WHAT THE EXERCISE ASKS. Your answer should be the lines below from the one with "data, grants, pins)" to the one with "parameter int unsigned DIV_W", both included, given again exactly and with nothing added.
--- START ---
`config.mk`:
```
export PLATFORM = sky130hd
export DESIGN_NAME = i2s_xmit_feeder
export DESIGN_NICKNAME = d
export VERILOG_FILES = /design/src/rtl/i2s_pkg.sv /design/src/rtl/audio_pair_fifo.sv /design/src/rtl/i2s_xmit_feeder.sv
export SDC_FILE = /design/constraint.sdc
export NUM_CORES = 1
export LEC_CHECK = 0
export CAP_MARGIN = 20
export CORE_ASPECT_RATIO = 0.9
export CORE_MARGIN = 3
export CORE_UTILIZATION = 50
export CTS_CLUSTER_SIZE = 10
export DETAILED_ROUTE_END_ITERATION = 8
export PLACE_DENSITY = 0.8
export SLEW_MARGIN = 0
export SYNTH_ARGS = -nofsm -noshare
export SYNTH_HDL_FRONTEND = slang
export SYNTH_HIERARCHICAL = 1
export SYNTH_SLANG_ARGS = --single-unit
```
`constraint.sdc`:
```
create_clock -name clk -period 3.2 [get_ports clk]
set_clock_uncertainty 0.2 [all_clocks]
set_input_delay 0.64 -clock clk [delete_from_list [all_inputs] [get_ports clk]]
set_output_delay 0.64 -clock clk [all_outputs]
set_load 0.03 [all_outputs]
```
--- END ---
--- START ---
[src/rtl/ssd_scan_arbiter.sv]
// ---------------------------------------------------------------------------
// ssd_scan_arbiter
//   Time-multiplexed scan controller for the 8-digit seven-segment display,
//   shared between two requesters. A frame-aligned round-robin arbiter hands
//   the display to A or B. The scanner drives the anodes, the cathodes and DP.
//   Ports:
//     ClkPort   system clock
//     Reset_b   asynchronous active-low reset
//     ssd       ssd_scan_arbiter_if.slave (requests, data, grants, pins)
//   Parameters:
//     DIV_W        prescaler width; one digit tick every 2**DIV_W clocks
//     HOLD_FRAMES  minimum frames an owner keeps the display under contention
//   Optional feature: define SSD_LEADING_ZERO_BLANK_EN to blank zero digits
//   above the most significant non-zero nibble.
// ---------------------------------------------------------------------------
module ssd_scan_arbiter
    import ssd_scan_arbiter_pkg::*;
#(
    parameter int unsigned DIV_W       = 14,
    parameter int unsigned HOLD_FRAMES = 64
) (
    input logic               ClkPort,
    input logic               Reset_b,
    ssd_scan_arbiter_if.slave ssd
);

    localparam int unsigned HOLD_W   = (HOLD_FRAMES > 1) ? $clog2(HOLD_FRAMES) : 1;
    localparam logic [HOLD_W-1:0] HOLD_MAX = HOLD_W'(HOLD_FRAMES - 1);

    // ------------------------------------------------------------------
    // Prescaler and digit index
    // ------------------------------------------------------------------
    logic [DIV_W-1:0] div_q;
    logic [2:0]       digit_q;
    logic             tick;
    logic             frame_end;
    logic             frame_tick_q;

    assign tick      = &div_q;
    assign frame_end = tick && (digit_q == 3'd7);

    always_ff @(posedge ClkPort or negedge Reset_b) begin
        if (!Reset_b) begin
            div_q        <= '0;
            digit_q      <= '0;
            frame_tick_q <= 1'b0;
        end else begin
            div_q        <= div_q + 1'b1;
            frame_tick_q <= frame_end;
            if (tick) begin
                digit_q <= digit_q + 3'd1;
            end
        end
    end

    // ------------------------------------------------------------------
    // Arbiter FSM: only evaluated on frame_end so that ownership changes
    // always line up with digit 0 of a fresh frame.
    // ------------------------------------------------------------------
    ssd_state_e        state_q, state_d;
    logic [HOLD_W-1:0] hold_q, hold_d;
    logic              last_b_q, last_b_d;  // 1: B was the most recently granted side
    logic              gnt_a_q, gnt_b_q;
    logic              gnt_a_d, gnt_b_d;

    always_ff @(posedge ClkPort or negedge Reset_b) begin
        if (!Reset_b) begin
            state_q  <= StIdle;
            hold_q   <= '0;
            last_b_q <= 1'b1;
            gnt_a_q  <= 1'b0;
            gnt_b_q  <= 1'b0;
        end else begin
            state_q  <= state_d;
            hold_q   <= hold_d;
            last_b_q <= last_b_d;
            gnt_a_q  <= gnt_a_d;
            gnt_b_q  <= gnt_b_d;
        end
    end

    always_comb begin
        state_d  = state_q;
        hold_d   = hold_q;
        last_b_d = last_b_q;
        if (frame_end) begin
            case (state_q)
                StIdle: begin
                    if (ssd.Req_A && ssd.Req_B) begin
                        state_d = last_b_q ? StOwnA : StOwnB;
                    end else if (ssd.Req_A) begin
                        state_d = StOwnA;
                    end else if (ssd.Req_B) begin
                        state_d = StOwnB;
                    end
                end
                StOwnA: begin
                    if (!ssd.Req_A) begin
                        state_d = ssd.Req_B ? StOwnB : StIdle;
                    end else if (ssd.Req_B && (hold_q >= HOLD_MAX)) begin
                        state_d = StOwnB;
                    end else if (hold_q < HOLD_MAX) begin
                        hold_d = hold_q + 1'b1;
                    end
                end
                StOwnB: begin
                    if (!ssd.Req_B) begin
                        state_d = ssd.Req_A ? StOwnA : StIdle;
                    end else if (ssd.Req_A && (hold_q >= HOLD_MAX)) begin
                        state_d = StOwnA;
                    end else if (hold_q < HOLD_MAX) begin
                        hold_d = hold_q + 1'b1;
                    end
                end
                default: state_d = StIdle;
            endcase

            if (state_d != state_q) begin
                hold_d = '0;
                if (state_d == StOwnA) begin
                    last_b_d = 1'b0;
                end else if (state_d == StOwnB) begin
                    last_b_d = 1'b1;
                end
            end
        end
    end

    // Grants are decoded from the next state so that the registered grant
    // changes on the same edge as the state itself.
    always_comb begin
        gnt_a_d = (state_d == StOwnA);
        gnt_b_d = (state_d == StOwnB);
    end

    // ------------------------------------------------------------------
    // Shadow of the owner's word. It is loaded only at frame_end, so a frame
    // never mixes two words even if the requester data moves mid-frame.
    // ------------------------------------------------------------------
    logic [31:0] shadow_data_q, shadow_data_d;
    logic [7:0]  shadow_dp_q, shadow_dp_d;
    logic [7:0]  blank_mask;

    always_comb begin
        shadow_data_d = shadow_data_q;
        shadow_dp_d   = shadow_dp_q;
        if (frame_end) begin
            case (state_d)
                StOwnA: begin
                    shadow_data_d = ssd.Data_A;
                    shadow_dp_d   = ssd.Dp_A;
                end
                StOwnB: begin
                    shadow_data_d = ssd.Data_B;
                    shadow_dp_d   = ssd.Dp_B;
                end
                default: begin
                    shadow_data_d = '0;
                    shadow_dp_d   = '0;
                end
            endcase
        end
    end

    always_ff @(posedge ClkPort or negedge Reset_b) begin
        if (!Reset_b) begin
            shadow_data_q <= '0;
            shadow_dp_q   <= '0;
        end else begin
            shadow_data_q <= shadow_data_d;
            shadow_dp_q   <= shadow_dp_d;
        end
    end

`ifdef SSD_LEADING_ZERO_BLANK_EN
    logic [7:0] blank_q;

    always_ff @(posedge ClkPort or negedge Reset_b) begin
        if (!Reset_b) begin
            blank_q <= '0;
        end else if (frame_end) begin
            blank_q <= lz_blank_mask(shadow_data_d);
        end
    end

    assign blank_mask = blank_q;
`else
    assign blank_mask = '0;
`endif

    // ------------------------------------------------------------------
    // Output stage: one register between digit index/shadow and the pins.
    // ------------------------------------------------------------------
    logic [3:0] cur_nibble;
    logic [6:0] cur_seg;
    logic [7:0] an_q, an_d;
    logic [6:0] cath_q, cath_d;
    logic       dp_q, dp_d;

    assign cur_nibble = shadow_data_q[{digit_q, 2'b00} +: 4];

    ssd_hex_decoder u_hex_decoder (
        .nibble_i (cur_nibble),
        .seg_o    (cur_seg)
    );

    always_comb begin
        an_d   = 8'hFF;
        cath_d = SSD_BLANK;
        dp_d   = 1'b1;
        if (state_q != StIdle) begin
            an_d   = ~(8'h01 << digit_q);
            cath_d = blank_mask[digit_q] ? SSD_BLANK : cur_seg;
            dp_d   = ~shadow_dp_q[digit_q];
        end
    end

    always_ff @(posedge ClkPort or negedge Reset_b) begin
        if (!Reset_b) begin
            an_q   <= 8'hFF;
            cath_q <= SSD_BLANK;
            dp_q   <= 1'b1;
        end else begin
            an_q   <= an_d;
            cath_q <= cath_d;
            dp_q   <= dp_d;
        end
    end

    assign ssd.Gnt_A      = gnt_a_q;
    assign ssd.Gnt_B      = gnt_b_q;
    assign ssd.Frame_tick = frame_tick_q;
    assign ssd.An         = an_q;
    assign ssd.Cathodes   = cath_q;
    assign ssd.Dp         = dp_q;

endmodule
--- END ---
SOLUTION FOR THIS TASK.
//     ssd       ssd_scan_arbiter_if.slave (requests, data, grants, pins)
//   Parameters:
//     DIV_W        prescaler width; one digit tick every 2**DIV_W clocks
//     HOLD_FRAMES  minimum frames an owner keeps the display under contention
//   Optional feature: define SSD_LEADING_ZERO_BLANK_EN to blank zero digits
//   above the most significant non-zero nibble.
// ---------------------------------------------------------------------------
module ssd_scan_arbiter
    import ssd_scan_arbiter_pkg::*;
#(
    parameter int unsigned DIV_W       = 14,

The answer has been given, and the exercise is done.